Saved entries:

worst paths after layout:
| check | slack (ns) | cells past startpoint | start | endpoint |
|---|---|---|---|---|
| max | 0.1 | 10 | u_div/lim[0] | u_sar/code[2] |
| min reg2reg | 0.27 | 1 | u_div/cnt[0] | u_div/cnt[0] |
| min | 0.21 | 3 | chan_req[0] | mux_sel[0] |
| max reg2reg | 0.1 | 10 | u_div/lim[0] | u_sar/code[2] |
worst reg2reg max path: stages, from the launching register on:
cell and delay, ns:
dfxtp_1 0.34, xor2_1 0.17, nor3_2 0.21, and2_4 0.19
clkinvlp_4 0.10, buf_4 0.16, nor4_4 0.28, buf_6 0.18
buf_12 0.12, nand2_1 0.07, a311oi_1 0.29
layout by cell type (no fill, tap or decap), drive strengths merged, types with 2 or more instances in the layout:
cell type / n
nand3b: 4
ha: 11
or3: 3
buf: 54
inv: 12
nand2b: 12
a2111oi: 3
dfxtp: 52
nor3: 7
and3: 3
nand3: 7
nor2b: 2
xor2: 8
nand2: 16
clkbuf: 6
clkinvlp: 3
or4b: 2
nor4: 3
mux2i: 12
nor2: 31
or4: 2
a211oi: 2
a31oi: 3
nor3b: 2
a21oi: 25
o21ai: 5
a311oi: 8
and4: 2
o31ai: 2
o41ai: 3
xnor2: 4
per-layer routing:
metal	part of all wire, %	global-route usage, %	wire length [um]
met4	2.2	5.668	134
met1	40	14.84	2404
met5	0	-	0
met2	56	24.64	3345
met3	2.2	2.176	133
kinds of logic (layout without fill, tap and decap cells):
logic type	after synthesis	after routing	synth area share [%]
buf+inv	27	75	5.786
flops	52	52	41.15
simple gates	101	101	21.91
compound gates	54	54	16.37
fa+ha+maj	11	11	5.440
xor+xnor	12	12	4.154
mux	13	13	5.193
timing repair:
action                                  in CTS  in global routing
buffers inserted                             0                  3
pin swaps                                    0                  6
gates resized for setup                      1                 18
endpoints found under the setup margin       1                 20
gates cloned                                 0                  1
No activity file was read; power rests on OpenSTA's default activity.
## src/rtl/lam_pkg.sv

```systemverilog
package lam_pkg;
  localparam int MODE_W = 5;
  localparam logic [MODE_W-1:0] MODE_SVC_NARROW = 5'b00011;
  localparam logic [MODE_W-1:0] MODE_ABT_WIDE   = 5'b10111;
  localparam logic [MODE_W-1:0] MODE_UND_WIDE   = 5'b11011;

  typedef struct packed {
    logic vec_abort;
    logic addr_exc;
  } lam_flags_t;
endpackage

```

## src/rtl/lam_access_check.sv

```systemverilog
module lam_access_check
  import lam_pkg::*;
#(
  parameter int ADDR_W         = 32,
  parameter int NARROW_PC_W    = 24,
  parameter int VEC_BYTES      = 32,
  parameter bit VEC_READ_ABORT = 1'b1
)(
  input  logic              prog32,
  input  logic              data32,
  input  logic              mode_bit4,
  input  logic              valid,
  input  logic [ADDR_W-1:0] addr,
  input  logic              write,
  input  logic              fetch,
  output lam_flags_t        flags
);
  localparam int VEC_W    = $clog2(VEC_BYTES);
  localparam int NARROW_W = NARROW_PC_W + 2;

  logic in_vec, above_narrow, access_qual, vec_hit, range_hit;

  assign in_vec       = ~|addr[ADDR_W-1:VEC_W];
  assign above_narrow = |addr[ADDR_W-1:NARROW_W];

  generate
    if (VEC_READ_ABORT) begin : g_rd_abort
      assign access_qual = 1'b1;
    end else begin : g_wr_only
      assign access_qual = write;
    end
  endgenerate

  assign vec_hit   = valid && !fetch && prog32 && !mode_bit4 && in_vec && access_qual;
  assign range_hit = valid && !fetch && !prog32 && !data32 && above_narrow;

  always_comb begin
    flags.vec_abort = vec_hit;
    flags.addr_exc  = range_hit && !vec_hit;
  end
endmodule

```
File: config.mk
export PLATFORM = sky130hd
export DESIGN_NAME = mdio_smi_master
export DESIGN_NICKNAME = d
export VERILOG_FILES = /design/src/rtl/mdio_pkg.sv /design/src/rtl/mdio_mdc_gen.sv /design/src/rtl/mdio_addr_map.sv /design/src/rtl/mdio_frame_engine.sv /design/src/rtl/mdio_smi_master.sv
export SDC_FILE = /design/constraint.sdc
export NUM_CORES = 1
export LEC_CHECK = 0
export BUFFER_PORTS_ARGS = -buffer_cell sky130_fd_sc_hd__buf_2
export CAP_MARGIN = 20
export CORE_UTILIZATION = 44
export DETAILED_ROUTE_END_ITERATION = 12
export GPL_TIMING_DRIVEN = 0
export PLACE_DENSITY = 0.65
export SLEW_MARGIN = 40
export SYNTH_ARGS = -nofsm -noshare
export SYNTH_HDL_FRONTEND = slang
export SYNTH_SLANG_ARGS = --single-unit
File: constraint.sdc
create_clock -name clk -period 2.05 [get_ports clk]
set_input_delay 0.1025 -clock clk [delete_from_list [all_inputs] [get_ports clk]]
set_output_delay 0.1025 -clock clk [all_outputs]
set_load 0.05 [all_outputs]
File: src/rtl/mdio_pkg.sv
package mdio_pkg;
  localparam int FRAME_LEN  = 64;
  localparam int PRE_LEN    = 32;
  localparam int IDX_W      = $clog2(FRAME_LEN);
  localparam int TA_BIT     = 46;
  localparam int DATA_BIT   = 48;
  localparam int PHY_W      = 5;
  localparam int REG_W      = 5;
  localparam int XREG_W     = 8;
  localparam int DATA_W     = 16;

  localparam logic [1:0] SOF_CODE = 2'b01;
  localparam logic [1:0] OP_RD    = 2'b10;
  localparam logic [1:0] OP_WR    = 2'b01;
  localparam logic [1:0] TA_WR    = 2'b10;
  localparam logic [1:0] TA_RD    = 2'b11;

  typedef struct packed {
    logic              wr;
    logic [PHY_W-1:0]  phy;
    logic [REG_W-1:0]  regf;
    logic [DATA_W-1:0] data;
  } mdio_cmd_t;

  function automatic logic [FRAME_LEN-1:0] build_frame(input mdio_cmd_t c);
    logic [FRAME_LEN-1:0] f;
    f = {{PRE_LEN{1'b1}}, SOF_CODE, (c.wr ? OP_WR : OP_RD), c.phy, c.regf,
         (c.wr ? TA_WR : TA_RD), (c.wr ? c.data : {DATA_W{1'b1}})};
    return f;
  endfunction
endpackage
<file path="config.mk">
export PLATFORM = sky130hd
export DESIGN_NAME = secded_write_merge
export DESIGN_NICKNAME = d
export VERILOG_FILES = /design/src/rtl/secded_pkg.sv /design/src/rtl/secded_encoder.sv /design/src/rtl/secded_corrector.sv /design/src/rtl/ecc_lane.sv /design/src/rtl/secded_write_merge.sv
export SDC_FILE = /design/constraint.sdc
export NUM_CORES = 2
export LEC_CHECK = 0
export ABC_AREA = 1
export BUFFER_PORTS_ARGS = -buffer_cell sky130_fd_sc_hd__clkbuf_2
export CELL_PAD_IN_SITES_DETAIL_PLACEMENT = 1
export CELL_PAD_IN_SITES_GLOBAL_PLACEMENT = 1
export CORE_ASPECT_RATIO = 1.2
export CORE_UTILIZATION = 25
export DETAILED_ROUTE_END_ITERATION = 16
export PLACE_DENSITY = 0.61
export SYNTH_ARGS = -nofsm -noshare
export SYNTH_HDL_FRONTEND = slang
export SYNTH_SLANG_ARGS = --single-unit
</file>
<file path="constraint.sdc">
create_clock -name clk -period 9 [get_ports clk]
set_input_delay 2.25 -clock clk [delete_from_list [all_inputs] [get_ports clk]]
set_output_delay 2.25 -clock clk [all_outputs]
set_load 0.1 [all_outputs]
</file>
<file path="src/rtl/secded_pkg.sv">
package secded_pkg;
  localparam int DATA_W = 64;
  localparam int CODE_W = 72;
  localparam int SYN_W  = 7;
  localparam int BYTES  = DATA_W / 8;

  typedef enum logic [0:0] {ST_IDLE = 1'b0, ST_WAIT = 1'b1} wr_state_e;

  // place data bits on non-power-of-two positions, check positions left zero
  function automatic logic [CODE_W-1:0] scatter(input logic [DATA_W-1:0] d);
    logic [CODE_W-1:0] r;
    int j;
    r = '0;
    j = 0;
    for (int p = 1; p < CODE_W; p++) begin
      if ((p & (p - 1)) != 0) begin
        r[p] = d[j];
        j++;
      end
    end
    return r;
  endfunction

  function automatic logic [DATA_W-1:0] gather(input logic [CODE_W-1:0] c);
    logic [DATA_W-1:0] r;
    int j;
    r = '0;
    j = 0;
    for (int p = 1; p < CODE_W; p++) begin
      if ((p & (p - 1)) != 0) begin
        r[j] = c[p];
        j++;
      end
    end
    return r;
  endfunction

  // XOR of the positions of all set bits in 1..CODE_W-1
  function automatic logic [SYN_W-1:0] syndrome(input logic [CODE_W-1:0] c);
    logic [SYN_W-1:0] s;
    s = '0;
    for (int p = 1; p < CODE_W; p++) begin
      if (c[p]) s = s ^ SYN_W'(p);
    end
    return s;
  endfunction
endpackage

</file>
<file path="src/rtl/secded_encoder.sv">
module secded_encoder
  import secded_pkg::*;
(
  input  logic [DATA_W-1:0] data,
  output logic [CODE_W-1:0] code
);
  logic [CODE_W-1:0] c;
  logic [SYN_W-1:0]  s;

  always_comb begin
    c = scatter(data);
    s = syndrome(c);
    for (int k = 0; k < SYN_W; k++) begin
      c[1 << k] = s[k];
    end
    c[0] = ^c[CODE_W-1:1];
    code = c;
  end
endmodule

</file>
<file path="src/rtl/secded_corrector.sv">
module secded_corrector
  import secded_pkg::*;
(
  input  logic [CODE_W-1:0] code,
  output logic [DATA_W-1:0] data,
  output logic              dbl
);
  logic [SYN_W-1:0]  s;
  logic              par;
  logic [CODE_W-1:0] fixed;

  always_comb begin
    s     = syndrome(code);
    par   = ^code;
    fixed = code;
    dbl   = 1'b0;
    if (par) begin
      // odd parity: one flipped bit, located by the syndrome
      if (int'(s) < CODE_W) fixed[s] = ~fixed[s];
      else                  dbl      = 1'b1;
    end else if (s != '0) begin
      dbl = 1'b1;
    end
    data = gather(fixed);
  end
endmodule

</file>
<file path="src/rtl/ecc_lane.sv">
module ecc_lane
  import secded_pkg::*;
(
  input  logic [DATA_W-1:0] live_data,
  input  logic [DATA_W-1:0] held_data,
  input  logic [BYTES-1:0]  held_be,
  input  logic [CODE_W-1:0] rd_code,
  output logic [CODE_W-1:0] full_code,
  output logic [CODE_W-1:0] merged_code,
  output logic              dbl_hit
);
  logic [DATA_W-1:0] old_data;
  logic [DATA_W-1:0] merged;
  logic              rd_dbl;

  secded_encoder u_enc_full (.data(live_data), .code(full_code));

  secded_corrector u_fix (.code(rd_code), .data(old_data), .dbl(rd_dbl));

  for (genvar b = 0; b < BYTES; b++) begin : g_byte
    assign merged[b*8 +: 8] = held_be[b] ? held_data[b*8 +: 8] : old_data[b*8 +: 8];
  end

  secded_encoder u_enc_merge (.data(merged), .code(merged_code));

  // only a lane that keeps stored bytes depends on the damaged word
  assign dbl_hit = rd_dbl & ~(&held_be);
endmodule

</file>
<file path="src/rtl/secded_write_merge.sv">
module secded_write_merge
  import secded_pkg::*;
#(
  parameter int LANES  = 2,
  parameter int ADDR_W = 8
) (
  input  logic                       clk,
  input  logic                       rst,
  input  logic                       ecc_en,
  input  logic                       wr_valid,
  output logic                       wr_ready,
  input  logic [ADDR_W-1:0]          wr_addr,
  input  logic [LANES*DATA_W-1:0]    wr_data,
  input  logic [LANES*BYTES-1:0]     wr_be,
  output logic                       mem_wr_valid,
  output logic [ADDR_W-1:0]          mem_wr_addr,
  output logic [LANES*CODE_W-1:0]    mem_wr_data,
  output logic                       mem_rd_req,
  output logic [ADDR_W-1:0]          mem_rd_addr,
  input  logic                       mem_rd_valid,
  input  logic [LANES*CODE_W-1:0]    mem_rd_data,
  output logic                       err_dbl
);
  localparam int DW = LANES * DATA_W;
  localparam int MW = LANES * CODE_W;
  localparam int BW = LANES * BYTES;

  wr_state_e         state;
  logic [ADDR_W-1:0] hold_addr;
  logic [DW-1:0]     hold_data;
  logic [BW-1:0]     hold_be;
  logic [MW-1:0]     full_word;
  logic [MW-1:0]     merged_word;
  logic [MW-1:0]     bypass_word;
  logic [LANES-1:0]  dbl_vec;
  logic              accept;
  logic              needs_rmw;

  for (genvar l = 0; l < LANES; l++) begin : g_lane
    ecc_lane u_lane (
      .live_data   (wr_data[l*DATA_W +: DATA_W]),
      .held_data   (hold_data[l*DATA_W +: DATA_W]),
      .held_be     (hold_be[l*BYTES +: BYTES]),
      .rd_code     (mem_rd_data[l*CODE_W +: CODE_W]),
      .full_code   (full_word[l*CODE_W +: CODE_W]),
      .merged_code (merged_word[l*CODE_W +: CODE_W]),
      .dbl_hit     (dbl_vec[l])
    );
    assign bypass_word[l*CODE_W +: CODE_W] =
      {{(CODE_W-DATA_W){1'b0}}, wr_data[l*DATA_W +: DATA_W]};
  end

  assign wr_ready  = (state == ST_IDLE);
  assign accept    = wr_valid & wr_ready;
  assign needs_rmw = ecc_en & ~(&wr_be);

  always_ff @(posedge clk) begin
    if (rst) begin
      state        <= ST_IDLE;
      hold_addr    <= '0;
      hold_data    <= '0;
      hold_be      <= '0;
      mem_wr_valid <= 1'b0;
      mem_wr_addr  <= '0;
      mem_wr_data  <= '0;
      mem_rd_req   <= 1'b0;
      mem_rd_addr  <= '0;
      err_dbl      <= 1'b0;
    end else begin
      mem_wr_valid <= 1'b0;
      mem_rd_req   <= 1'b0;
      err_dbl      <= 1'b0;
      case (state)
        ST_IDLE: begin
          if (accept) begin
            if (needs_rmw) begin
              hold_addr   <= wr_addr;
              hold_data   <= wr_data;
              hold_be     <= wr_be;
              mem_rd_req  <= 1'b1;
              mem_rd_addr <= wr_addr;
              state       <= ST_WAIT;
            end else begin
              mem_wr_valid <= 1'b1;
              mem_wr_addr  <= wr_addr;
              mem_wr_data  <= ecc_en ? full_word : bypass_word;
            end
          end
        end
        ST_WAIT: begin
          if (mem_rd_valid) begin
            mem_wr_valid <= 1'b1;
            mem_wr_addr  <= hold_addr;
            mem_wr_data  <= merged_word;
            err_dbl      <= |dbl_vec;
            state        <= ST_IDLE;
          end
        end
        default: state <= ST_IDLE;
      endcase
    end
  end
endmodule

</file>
* * *
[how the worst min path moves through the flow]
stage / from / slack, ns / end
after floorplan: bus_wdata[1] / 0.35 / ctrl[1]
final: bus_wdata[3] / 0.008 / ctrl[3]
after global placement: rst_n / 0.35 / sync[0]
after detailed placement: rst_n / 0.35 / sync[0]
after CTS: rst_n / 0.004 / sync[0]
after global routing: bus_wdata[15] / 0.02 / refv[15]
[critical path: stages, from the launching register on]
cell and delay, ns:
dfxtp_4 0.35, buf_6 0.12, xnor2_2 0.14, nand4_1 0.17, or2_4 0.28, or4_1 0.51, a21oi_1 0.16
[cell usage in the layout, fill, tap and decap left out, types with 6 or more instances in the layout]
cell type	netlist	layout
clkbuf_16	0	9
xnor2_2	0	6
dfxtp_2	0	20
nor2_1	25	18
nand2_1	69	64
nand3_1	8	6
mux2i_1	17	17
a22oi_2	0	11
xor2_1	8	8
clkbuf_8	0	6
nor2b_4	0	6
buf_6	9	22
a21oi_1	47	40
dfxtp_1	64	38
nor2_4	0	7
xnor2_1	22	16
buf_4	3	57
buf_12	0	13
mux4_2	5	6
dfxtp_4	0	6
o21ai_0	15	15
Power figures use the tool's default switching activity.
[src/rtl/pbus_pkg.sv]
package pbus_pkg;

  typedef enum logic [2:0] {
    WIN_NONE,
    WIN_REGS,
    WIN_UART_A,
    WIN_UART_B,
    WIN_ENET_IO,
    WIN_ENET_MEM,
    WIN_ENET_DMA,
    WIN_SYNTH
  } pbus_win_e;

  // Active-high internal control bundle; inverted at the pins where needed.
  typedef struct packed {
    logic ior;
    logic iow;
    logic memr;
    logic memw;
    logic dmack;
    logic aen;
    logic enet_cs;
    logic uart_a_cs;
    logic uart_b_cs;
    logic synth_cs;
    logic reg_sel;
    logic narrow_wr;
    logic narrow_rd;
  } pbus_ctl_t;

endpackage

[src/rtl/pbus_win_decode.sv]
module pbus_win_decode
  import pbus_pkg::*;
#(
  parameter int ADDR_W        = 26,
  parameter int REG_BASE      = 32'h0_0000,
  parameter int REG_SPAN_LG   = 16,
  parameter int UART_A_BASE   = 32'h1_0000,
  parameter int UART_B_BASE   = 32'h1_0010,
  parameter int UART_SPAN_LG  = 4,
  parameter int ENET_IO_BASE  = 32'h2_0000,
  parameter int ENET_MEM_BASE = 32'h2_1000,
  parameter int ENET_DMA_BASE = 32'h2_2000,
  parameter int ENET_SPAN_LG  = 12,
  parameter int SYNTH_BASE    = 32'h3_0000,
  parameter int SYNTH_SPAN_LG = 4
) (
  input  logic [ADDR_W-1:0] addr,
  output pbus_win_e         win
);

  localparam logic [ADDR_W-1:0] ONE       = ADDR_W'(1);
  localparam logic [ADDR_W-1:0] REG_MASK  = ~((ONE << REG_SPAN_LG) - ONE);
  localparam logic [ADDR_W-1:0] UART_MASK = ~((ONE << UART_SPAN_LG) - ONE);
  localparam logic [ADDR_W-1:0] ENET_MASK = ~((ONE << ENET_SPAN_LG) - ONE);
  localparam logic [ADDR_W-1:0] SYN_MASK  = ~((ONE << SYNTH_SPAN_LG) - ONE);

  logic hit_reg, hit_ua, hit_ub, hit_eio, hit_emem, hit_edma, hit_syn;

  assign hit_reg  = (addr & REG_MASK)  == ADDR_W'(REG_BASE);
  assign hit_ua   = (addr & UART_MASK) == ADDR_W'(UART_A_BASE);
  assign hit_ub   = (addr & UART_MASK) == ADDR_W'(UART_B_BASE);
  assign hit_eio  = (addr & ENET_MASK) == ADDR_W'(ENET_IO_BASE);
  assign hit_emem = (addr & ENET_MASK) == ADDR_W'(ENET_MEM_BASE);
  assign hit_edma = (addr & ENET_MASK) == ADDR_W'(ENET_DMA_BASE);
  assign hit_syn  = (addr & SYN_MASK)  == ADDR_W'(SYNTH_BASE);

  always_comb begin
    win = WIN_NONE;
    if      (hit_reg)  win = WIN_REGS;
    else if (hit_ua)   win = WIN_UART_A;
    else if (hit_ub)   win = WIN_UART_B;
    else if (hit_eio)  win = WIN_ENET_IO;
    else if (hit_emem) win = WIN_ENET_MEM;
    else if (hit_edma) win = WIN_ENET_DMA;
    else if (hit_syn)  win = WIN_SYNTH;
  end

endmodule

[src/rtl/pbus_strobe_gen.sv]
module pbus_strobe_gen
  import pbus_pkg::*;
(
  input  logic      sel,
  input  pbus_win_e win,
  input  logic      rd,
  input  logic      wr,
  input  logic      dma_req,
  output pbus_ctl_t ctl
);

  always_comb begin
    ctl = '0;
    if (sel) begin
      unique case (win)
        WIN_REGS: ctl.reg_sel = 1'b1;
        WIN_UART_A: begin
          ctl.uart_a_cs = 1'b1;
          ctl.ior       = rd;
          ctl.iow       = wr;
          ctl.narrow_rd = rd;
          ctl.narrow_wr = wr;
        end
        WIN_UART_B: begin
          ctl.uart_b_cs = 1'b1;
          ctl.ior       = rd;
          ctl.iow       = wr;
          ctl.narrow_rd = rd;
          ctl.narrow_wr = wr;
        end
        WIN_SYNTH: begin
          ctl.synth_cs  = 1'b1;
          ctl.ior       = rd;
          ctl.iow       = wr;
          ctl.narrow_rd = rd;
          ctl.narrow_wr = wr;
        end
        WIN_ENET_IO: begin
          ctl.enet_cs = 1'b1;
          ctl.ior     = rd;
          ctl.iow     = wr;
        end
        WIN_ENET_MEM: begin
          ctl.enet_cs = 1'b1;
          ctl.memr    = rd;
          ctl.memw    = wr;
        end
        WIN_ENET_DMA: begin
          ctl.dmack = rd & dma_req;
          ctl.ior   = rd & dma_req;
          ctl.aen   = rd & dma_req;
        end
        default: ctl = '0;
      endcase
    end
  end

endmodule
==
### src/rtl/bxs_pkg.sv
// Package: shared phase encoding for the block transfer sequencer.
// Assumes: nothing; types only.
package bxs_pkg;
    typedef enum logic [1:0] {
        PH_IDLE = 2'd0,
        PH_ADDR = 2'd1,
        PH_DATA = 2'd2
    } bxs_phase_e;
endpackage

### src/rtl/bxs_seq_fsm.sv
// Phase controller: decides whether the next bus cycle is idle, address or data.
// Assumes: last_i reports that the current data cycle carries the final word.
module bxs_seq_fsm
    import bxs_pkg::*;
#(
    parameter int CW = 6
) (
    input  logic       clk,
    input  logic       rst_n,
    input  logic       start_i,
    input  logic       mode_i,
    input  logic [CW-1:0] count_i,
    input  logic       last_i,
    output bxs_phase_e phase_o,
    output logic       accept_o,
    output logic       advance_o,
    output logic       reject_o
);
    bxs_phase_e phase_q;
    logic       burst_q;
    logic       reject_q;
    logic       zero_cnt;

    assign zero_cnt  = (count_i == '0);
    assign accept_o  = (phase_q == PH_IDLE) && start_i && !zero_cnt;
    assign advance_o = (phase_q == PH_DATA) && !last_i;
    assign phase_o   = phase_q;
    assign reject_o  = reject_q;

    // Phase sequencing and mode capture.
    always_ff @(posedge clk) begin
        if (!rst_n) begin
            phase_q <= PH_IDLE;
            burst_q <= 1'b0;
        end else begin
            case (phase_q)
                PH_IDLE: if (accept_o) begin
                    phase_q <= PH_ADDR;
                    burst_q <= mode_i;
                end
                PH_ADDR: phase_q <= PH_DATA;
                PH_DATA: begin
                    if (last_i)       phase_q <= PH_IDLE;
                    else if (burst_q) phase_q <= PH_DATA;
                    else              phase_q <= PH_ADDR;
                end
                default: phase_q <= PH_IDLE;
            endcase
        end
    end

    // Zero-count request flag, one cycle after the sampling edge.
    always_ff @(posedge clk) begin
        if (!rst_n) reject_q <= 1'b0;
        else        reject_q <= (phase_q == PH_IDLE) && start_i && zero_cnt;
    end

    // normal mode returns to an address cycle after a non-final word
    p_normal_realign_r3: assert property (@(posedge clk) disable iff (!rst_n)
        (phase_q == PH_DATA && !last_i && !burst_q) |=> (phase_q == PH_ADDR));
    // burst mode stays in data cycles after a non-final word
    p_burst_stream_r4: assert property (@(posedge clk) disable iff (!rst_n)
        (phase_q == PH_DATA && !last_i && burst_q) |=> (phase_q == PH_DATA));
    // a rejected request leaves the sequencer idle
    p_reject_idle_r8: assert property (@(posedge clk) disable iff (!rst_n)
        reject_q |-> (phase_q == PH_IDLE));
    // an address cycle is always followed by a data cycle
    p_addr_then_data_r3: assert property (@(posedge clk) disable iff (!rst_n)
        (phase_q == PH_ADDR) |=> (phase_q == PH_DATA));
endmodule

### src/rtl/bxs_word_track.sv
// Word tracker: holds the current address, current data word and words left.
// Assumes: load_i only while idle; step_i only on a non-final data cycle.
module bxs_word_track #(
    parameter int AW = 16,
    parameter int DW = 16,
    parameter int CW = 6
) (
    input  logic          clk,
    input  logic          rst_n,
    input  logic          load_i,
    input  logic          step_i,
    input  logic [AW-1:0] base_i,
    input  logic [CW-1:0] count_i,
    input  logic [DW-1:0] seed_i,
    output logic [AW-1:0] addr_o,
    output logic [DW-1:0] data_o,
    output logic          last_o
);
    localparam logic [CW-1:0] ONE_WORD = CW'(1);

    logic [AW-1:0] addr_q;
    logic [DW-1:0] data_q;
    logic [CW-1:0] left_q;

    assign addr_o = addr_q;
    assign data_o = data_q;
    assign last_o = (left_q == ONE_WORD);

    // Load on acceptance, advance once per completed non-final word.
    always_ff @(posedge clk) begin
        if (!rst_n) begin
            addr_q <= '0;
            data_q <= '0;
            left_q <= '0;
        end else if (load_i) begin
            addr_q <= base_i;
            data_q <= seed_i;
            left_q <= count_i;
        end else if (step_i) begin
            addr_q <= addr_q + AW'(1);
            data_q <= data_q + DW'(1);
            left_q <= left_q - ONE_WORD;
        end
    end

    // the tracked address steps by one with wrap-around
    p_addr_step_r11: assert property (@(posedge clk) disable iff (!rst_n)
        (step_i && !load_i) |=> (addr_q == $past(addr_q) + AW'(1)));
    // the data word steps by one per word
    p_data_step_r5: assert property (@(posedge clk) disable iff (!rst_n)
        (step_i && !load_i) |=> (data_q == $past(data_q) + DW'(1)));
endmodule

• What you have to do: Going through the entries above, count the lines with the word "more". Give only the result.

• Your response: 2